CTLA-4 expression by B-1a B cells is essential for immune tolerance
Yang Yang, Xiao Li, Zhihai Ma, Chunlin Wang, Qunying Yang, Miranda Byrne‐Steele, Rongjian Hong, Qing Min, Gao Zhou, Yong Cheng, Qin Guang, Justin Youngyunpipatkul, James B. Wing, Shimon Sakaguchi, Christian Toonstra, Lai‐Xi Wang, José G. Vilches-Moure, Denong Wang, M Snyder, Jiyang Wang, Jian Han, Leonore A. Herzenberg
Abstract
CTLA-4 is an important regulator of T-cell function. Here, we report that expression of this immune-regulator in mouse B-1a cells has a critical function in maintaining self-tolerance by regulating these early-developing B cells that express a repertoire enriched for auto-reactivity. Selective deletion of CTLA-4 from B cells results in mice that spontaneously develop autoantibodies, T follicular helper (Tfh) cells and germinal centers (GCs) in the spleen, and autoimmune pathology later in life.
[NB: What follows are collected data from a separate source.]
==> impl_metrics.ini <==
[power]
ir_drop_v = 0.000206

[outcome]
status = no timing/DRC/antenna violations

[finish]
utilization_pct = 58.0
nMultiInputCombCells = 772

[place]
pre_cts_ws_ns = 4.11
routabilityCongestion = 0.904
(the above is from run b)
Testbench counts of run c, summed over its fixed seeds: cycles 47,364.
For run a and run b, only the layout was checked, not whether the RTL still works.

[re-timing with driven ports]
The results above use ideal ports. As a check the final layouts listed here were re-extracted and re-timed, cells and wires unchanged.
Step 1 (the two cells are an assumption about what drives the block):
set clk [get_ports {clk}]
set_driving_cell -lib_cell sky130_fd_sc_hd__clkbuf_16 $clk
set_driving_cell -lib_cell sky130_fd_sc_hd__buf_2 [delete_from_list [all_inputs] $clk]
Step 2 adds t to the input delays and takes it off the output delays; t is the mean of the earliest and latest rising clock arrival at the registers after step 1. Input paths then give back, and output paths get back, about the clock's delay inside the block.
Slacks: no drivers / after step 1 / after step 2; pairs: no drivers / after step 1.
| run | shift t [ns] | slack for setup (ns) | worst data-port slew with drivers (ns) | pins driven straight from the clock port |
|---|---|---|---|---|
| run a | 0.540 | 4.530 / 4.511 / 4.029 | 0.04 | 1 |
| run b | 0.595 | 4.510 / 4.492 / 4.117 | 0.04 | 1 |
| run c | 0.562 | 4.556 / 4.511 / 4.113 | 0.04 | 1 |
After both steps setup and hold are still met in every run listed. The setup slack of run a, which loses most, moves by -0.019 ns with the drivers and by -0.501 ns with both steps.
From an optimization exercise on the open Yosys and OpenROAD flow, aimed at small area, a short achievable clock period and few clock cycles per item; shortcuts taken in it are not production practice.
Only simulation tests tie the RTL to the original design; equivalence was not proved.
Power and IR drop assume default switching activity.

==> inputs of 04-06 <==
==> flow/design.v (excerpt) <==
module modular_reduction_divider (
    input  wire         clk,
    input  wire         rst_n,       
    input  wire [383:0] x,
    input  wire         x_valid,
    output wire [255:0] e,
    output reg          e_valid
);
clock: 6.5 ns
lec_check: 0
abc_area: 1
cap_margin: 20
core_margin: 2
core_utilization: 30
cts_buf_list: sky130_fd_sc_hd__clkbuf_4 sky130_fd_sc_hd__clkbuf_8
gpl_timing_driven: 0
setup_slack_margin: 1.5
slew_margin: 20
run.sh (not shown) runs the stock make flow with config.mk's settings and CLKGATE_MAP_FILE= SYNTH_SCRIPT=/design/flow/synth_recipe.tcl, a recipe that flattens the netlist after the stock synthesis.
==> 03-02 (differences from 04-06) <==
--- a/flow/config.mk
+++ b/flow/config.mk
@@ -13,3 +13,3 @@
 export GPL_TIMING_DRIVEN = 0
-export SETUP_SLACK_MARGIN = 1.5
+export SETUP_SLACK_MARGIN = 2.0
 export SLEW_MARGIN = 20
==> 11-04 (differences from 04-06) <==
--- a/flow/config.mk
+++ b/flow/config.mk
@@ -7,3 +7,2 @@
 export LEC_CHECK = 0
-export ABC_AREA = 1
 export CAP_MARGIN = 20
@@ -12,4 +11,3 @@
 export CTS_BUF_LIST = sky130_fd_sc_hd__clkbuf_4 sky130_fd_sc_hd__clkbuf_8
-export GPL_TIMING_DRIVEN = 0
-export SETUP_SLACK_MARGIN = 1.5
+export SETUP_SLACK_MARGIN = 1.0
 export SLEW_MARGIN = 20
==> comparison table <==
quantity                                                                              04-06                     03-02                             11-04
End of the worst register-to-register path                                             v[8]                     v[28]                             v[28]
Critical path data required time                                                    7.25 ns                   7.32 ns                           7.17 ns
Final standard cell count with taps included and fillers excluded                    12.28k                    12.49k                            10.36k
Highest Clock Rate                                                                186.9 MHz                 203.0 MHz                         173.4 MHz
Cell count after synthesis                                                             8901                      8901                              6348
Proportion of cell area occupied by multi-input gates                                54.96%                    54.35%                            50.72%
Wire length per cell                                                               39.55 µm                  39.40 µm                          41.58 µm
Finished layout cell area                                                         68330 µm²                 73060 µm²                         71050 µm²
Global-route track usage on met2                                                     73.46%                    74.29%                            70.42%
Cell type with the highest aggregate area in the netlist           sky130_fd_sc_hd__nand2_1  sky130_fd_sc_hd__nand2_1          sky130_fd_sc_hd__dfxtp_1
GR Layer Usage met1                                                                  61.74%                    62.05%                            62.15%
Row count                                                                               152                       152                               147
CP max stage cell                                                   sky130_fd_sc_hd__nor3_1   sky130_fd_sc_hd__nor4_1  sky130_fd_sc_hd__clkdlybuf4s50_1
Result of the run                                                  timing/DRC/antenna clean  timing/DRC/antenna clean          timing/DRC/antenna clean
Cell seen most often among critical-path stages                    sky130_fd_sc_hd__nand2_1  sky130_fd_sc_hd__nand2_1            sky130_fd_sc_hd__buf_4
Number of unique standard cell types used by synthesis                                   65                        65                               106
Non-clk invs                                                                           1186                      1186                               234
Hpwl dp                                                                            398.1 mm                  398.1 mm                          362.5 mm
Testbench counts of 04-06, summed over its fixed seeds: cycles 22,280, items 768.
Testbench counts of 03-02, summed over its fixed seeds: cycles 22,280, items 768.
Testbench counts of 11-04, summed over its fixed seeds: cycles 22,280, items 768.


==> run B: inputs <==
Starting RTL as in the previous note.
clock: 6.5 ns
lec_check: 0
abc_area: 1
cap_margin: 20
core_margin: 2
core_utilization: 30
cts_buf_list: sky130_fd_sc_hd__clkbuf_4 sky130_fd_sc_hd__clkbuf_8
setup_slack_margin: 2.0
slew_margin: 20
==> inputs of run F, as changes to run B <==
GPL_TIMING_DRIVEN = 0   (was unset)
SETUP_SLACK_MARGIN = 2.5   (was 2.0)
==> run summary <==
worst vdd ir 380.4 uV; Fail Reasons max-capacitance violations, max-slew violations; metal3 WL 57770 um; multi-input combinational area share between 40% and 50%; Cells after DPL 12593; Total Power 38.26 mW; commonest non-fill, non-tap cells in the layout nand2_1, buf_4, inv_1; largest net degree at the start of global routing roughly 150; hold endpoint xr[72]$_DFF_P_; status complete, but fails checks; Slew Viols, Final 4; max-cap check violation count 1
-- figures above: run B

==> run summary <==
status complete, no violations; multi-input combinational area share approximately 52%; CP delay by family, top simple AND/OR/NAND/NOR gates; Final Hold Vio Count 0; worst vdd ir a little under 400 uV; hold endpoint xr[74]$_DFF_P_; largest net degree at the start of global routing 16; Cells after DPL about 12000; Total Power between 40 and 50 mW; max-cap check violation count 0; metal3 WL approximately 76000 um; commonest non-fill, non-tap cells in the layout nand2_1, inv_1, buf_4
-- figures above: run F

Testbench counts of run B, summed over its fixed seeds: cycles 22,280, items 768.
Testbench counts of run F, summed over its fixed seeds: cycles 22,280, items 768.

-- re-timing with driven ports --
The flow's constraints put no driver on any port. The routed layouts listed below were extracted and timed again, unchanged, in two steps. Step 1: set_driving_cell puts a clkbuf_16 on clk and a buf_2 on each other input, an assumption about the parent block. Step 2 moves the port delays by t, midway between the first and last clock arrival at a register: inputs arrive t later, outputs are due t later. That takes back most of the time a late clock gives input paths. Three values: ideal ports, drivers, drivers and shift; two values: the first two.
run	t (ns)	setup slack, ns	worst slew at a driven data input, ns
04-06	0.987	1.150 / 1.178 / 0.191	0.16
03-02	1.006	1.575 / 1.588 / 0.583	0.16
11-04	0.922	0.734 / 0.785 / -0.138	0.19
run B	0.986	1.482 / 1.482 / 0.694	0.20
run F	0.954	1.424 / 1.424 / 0.521	0.16
Met with ideal ports but missed after step 2: setup timing in 11-04. For 03-02, which loses most, drivers alone change the setup slack by +0.013 ns; drivers and shift together by -0.992 ns.
What follows belongs to an exercise in optimizing a design on an open flow for small area, a short achievable clock period and few clock cycles per item; a production flow would make more cautious choices.
RTL that was checked went through simulation tests only; none was proved equivalent to the original.

==> trial 82: inputs <==
==> flow/design.v <==
module dds_freq_scaler (
    input  wire        clk,
    input  wire        rst,                 
    input  wire        in_valid,
    output wire        in_ready,
    input  wire [47:0] in_q,
    input  wire [31:0] in_ref,
    output wire        out_valid,
    input  wire        out_ready,
    output wire [27:0] out_word,
    output reg  [1:0]  out_err
);
    reg  [4:0]  cnt;                        
    reg         ldv;                        
    reg         fin;                        
    reg         wt;                         
    reg         outv;                       
    reg         inr;                        
    reg  [31:0] r;                          
    reg  [32:0] rem;                        
    reg         rem_sg;                     
    reg         sub_l;                      
    reg         sub_u;                      
    reg  [28:0] sr;                         
    reg         xr;                         
    reg         bad;                        
    wire        sub   = ~rem[32];
    wire        sub_h = ~rem_sg;
    wire [32:0] t     = {rem[31:0], xr};
    wire [32:0] a_b   = {{8{sub_u}}, {8{sub_h}}, {9{sub_l}}, {8{sub}}} ^ {1'b0, r};
    wire [32:0] a_p   = t ^ a_b;
    wire [32:0] a_g   = {t[32:1] & a_b[32:1], (t[0] & a_b[0]) | (a_p[0] & sub)};
    wire [33:0] a_c;
    assign a_c[0] = sub;
    wire a_G0_1 = a_g[1] | (a_p[1] & a_g[0]);
    wire a_G0_3 = a_g[3] | (a_p[3] & a_g[2]);
    wire a_P0_3 = a_p[3] & a_p[2];
    wire a_G0_5 = a_g[5] | (a_p[5] & a_g[4]);
    wire a_P0_5 = a_p[5] & a_p[4];
    wire a_G0_7 = a_g[7] | (a_p[7] & a_g[6]);
    wire a_P0_7 = a_p[7] & a_p[6];
    wire a_G0_9 = a_g[9] | (a_p[9] & a_g[8]);
    wire a_P0_9 = a_p[9] & a_p[8];
    wire a_G0_11 = a_g[11] | (a_p[11] & a_g[10]);
    wire a_P0_11 = a_p[11] & a_p[10];
    wire a_G0_13 = a_g[13] | (a_p[13] & a_g[12]);
    wire a_P0_13 = a_p[13] & a_p[12];
    wire a_G0_15 = a_g[15] | (a_p[15] & a_g[14]);
    wire a_P0_15 = a_p[15] & a_p[14];
    wire a_G0_17 = a_g[17] | (a_p[17] & a_g[16]);
    wire a_P0_17 = a_p[17] & a_p[16];
    wire a_G0_19 = a_g[19] | (a_p[19] & a_g[18]);
    wire a_P0_19 = a_p[19] & a_p[18];
    wire a_G0_21 = a_g[21] | (a_p[21] & a_g[20]);
    wire a_P0_21 = a_p[21] & a_p[20];
    wire a_G0_23 = a_g[23] | (a_p[23] & a_g[22]);
    wire a_P0_23 = a_p[23] & a_p[22];
    wire a_G0_25 = a_g[25] | (a_p[25] & a_g[24]);
    wire a_P0_25 = a_p[25] & a_p[24];
    wire a_G0_27 = a_g[27] | (a_p[27] & a_g[26]);
    wire a_P0_27 = a_p[27] & a_p[26];
    wire a_G0_29 = a_g[29] | (a_p[29] & a_g[28]);
    wire a_P0_29 = a_p[29] & a_p[28];
    wire a_G0_31 = a_g[31] | (a_p[31] & a_g[30]);
    wire a_P0_31 = a_p[31] & a_p[30];
    wire a_G1_2 = a_g[2] | (a_p[2] & a_G0_1);
    wire a_G1_3 = a_G0_3 | (a_P0_3 & a_G0_1);
    wire a_G1_6 = a_g[6] | (a_p[6] & a_G0_5);
    wire a_P1_6 = a_p[6] & a_P0_5;
    wire a_G1_7 = a_G0_7 | (a_P0_7 & a_G0_5);
    wire a_P1_7 = a_P0_7 & a_P0_5;
    wire a_G1_10 = a_g[10] | (a_p[10] & a_G0_9);
    wire a_P1_10 = a_p[10] & a_P0_9;
    wire a_G1_11 = a_G0_11 | (a_P0_11 & a_G0_9);
    wire a_P1_11 = a_P0_11 & a_P0_9;
    wire a_G1_14 = a_g[14] | (a_p[14] & a_G0_13);
    wire a_P1_14 = a_p[14] & a_P0_13;
    wire a_G1_15 = a_G0_15 | (a_P0_15 & a_G0_13);
    wire a_P1_15 = a_P0_15 & a_P0_13;
    wire a_G1_18 = a_g[18] | (a_p[18] & a_G0_17);
    wire a_P1_18 = a_p[18] & a_P0_17;
    wire a_G1_19 = a_G0_19 | (a_P0_19 & a_G0_17);
    wire a_P1_19 = a_P0_19 & a_P0_17;
    wire a_G1_22 = a_g[22] | (a_p[22] & a_G0_21);
    wire a_P1_22 = a_p[22] & a_P0_21;
    wire a_G1_23 = a_G0_23 | (a_P0_23 & a_G0_21);
    wire a_P1_23 = a_P0_23 & a_P0_21;
    wire a_G1_26 = a_g[26] | (a_p[26] & a_G0_25);
    wire a_P1_26 = a_p[26] & a_P0_25;
    wire a_G1_27 = a_G0_27 | (a_P0_27 & a_G0_25);
    wire a_P1_27 = a_P0_27 & a_P0_25;
    wire a_G1_30 = a_g[30] | (a_p[30] & a_G0_29);
    wire a_P1_30 = a_p[30] & a_P0_29;
    wire a_G1_31 = a_G0_31 | (a_P0_31 & a_G0_29);
    wire a_P1_31 = a_P0_31 & a_P0_29;
    wire a_G2_4 = a_g[4] | (a_p[4] & a_G1_3);
    wire a_G2_5 = a_G0_5 | (a_P0_5 & a_G1_3);
    wire a_G2_6 = a_G1_6 | (a_P1_6 & a_G1_3);
    wire a_G2_7 = a_G1_7 | (a_P1_7 & a_G1_3);
    wire a_G2_12 = a_g[12] | (a_p[12] & a_G1_11);
    wire a_P2_12 = a_p[12] & a_P1_11;
    wire a_G2_13 = a_G0_13 | (a_P0_13 & a_G1_11);
    wire a_P2_13 = a_P0_13 & a_P1_11;
    wire a_G2_14 = a_G1_14 | (a_P1_14 & a_G1_11);
    wire a_P2_14 = a_P1_14 & a_P1_11;
    wire a_G2_15 = a_G1_15 | (a_P1_15 & a_G1_11);
    wire a_P2_15 = a_P1_15 & a_P1_11;
    wire a_G2_20 = a_g[20] | (a_p[20] & a_G1_19);
    wire a_P2_20 = a_p[20] & a_P1_19;
    wire a_G2_21 = a_G0_21 | (a_P0_21 & a_G1_19);
    wire a_P2_21 = a_P0_21 & a_P1_19;
    wire a_G2_22 = a_G1_22 | (a_P1_22 & a_G1_19);
    wire a_P2_22 = a_P1_22 & a_P1_19;
    wire a_G2_23 = a_G1_23 | (a_P1_23 & a_G1_19);
    wire a_P2_23 = a_P1_23 & a_P1_19;
    wire a_G2_28 = a_g[28] | (a_p[28] & a_G1_27);
    wire a_P2_28 = a_p[28] & a_P1_27;
    wire a_G2_29 = a_G0_29 | (a_P0_29 & a_G1_27);
    wire a_P2_29 = a_P0_29 & a_P1_27;
    wire a_G2_30 = a_G1_30 | (a_P1_30 & a_G1_27);
    wire a_P2_30 = a_P1_30 & a_P1_27;
    wire a_G2_31 = a_G1_31 | (a_P1_31 & a_G1_27);
    wire a_P2_31 = a_P1_31 & a_P1_27;
    wire a_G3_8 = a_g[8] | (a_p[8] & a_G2_7);
    wire a_G3_9 = a_G0_9 | (a_P0_9 & a_G2_7);
    wire a_G3_10 = a_G1_10 | (a_P1_10 & a_G2_7);
    wire a_G3_11 = a_G1_11 | (a_P1_11 & a_G2_7);
    wire a_G3_12 = a_G2_12 | (a_P2_12 & a_G2_7);
    wire a_G3_13 = a_G2_13 | (a_P2_13 & a_G2_7);
    wire a_G3_14 = a_G2_14 | (a_P2_14 & a_G2_7);
    wire a_G3_15 = a_G2_15 | (a_P2_15 & a_G2_7);
    wire a_G3_24 = a_g[24] | (a_p[24] & a_G2_23);
    wire a_P3_24 = a_p[24] & a_P2_23;
    wire a_G3_25 = a_G0_25 | (a_P0_25 & a_G2_23);
    wire a_P3_25 = a_P0_25 & a_P2_23;
    wire a_G3_26 = a_G1_26 | (a_P1_26 & a_G2_23);
    wire a_P3_26 = a_P1_26 & a_P2_23;
    wire a_G3_27 = a_G1_27 | (a_P1_27 & a_G2_23);
    wire a_P3_27 = a_P1_27 & a_P2_23;
    wire a_G3_28 = a_G2_28 | (a_P2_28 & a_G2_23);
    wire a_P3_28 = a_P2_28 & a_P2_23;
    wire a_G3_29 = a_G2_29 | (a_P2_29 & a_G2_23);
    wire a_P3_29 = a_P2_29 & a_P2_23;
    wire a_G3_30 = a_G2_30 | (a_P2_30 & a_G2_23);
    wire a_P3_30 = a_P2_30 & a_P2_23;
    wire a_G3_31 = a_G2_31 | (a_P2_31 & a_G2_23);
    wire a_P3_31 = a_P2_31 & a_P2_23;
    wire a_G4_16 = a_g[16] | (a_p[16] & a_G3_15);
    wire a_G4_17 = a_G0_17 | (a_P0_17 & a_G3_15);
    wire a_G4_18 = a_G1_18 | (a_P1_18 & a_G3_15);
    wire a_G4_19 = a_G1_19 | (a_P1_19 & a_G3_15);
    wire a_G4_20 = a_G2_20 | (a_P2_20 & a_G3_15);
    wire a_G4_21 = a_G2_21 | (a_P2_21 & a_G3_15);
    wire a_G4_22 = a_G2_22 | (a_P2_22 & a_G3_15);
    wire a_G4_23 = a_G2_23 | (a_P2_23 & a_G3_15);
    wire a_G4_24 = a_G3_24 | (a_P3_24 & a_G3_15);
    wire a_G4_25 = a_G3_25 | (a_P3_25 & a_G3_15);
    wire a_G4_26 = a_G3_26 | (a_P3_26 & a_G3_15);
    wire a_G4_27 = a_G3_27 | (a_P3_27 & a_G3_15);
    wire a_G4_28 = a_G3_28 | (a_P3_28 & a_G3_15);
    wire a_G4_29 = a_G3_29 | (a_P3_29 & a_G3_15);
    wire a_G4_30 = a_G3_30 | (a_P3_30 & a_G3_15);
    wire a_G4_31 = a_G3_31 | (a_P3_31 & a_G3_15);
    wire a_G5_32 = a_g[32] | (a_p[32] & a_G4_31);
    assign a_c[1] = a_g[0];
    assign a_c[2] = a_G0_1;
    assign a_c[3] = a_G1_2;
    assign a_c[4] = a_G1_3;
    assign a_c[5] = a_G2_4;
    assign a_c[6] = a_G2_5;
    assign a_c[7] = a_G2_6;
    assign a_c[8] = a_G2_7;
    assign a_c[9] = a_G3_8;
    assign a_c[10] = a_G3_9;
    assign a_c[11] = a_G3_10;
    assign a_c[12] = a_G3_11;
    assign a_c[13] = a_G3_12;
    assign a_c[14] = a_G3_13;
    assign a_c[15] = a_G3_14;
    assign a_c[16] = a_G3_15;
    assign a_c[17] = a_G4_16;
    assign a_c[18] = a_G4_17;
    assign a_c[19] = a_G4_18;
    assign a_c[20] = a_G4_19;
    assign a_c[21] = a_G4_20;
    assign a_c[22] = a_G4_21;
    assign a_c[23] = a_G4_22;
    assign a_c[24] = a_G4_23;
    assign a_c[25] = a_G4_24;
    assign a_c[26] = a_G4_25;
    assign a_c[27] = a_G4_26;
    assign a_c[28] = a_G4_27;
    assign a_c[29] = a_G4_28;
    assign a_c[30] = a_G4_29;
    assign a_c[31] = a_G4_30;
    assign a_c[32] = a_G4_31;
    assign a_c[33] = a_G5_32;
    wire [32:0] rnew  = a_p ^ a_c[32:0];
    wire        q_bit = ~rnew[32];
    wire        s0    = ~wt & (cnt == 5'd0);
    wire        s1    = ~wt & (cnt == 5'd1);
    wire        s2    = ~wt & (cnt == 5'd2);
    wire        ss    = ~wt & (cnt[4:1] != 4'd0);
    wire        last  = (cnt == 5'd29);
    wire        stall = s2 & outv;              
    wire        shift = ss & ~stall;
    wire        ld    = (s0 & ~ldv) | stall | (ss & last) | (wt & ~outv);
    wire        done  = (s0 & fin) | (wt & ~outv);
    wire [27:0] a     = sr[28:1];
    wire        rnd   = sr[0];
    wire        ref0  = (r == 32'd0);
    wire [15:0] qlo   = in_q[15:0];
    assign in_ready  = inr;
    assign out_valid = outv;
    assign out_word  = sr[28:1];
    always @(posedge clk) begin
        if (rst) begin
            cnt  <= 5'd0;
            ldv  <= 1'b0;
            fin  <= 1'b0;
            wt   <= 1'b0;
            outv <= 1'b0;
            inr  <= 1'b0;
        end else begin
            cnt  <= ld ? 5'd0 : cnt + 5'd1;
            if (ld)
                ldv <= in_valid & ~inr;
            fin  <= ss & last;
            wt   <= (s1 & bad) | (wt & outv);
            outv <= done | (outv & ~out_ready);
            inr  <= (s0 & ldv & (rem_sg | q_bit)) | (ss & (cnt == 5'd15));
        end
    end
    always @(posedge clk) begin
        rem    <= ld ? {3'b000, in_q[46:17]} : rnew;
        rem_sg <= ld ? in_q[47] : rnew[32];
        sub_l  <= ld ? 1'b1 : ~rnew[32];
        sub_u  <= ld ? ~in_q[47] : ~rnew[32];
        if (ld)
            xr <= in_q[16];
        else
            xr <= ~cnt[4] & qlo[~cnt[3:0]];      
        if (ld)
            r <= in_ref;
        if (s0)
            bad <= rem_sg | q_bit;
        if (shift)
            sr <= {sr[27:0], q_bit};
        else begin                          
            sr[28:1] <= (wt & ~outv) ? 28'd0 : a + {27'd0, fin & rnd};
            if (s1)
                sr[0] <= q_bit;
        end
        if (done)
            out_err <= wt ? {ref0, ~ref0} : {1'b0, &a & rnd};
    end
endmodule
This impaired immune homeostasis results from B-1a cell dysfunction upon loss of CTLA-4. Therefore, CTLA-4-deficient B-1a cells up-regulate epigenetic and transcriptional activation programs and show increased self-replenishment. These activated cells further internalize surface IgM, differentiate into antigen-presenting cells and, when reconstituted in normal IgH-allotype congenic recipient mice, induce GCs and Tfh cells expressing a highly selected repertoire. These findings show that CTLA-4 regulation of B-1a cells is a crucial immune-regulatory mechanism.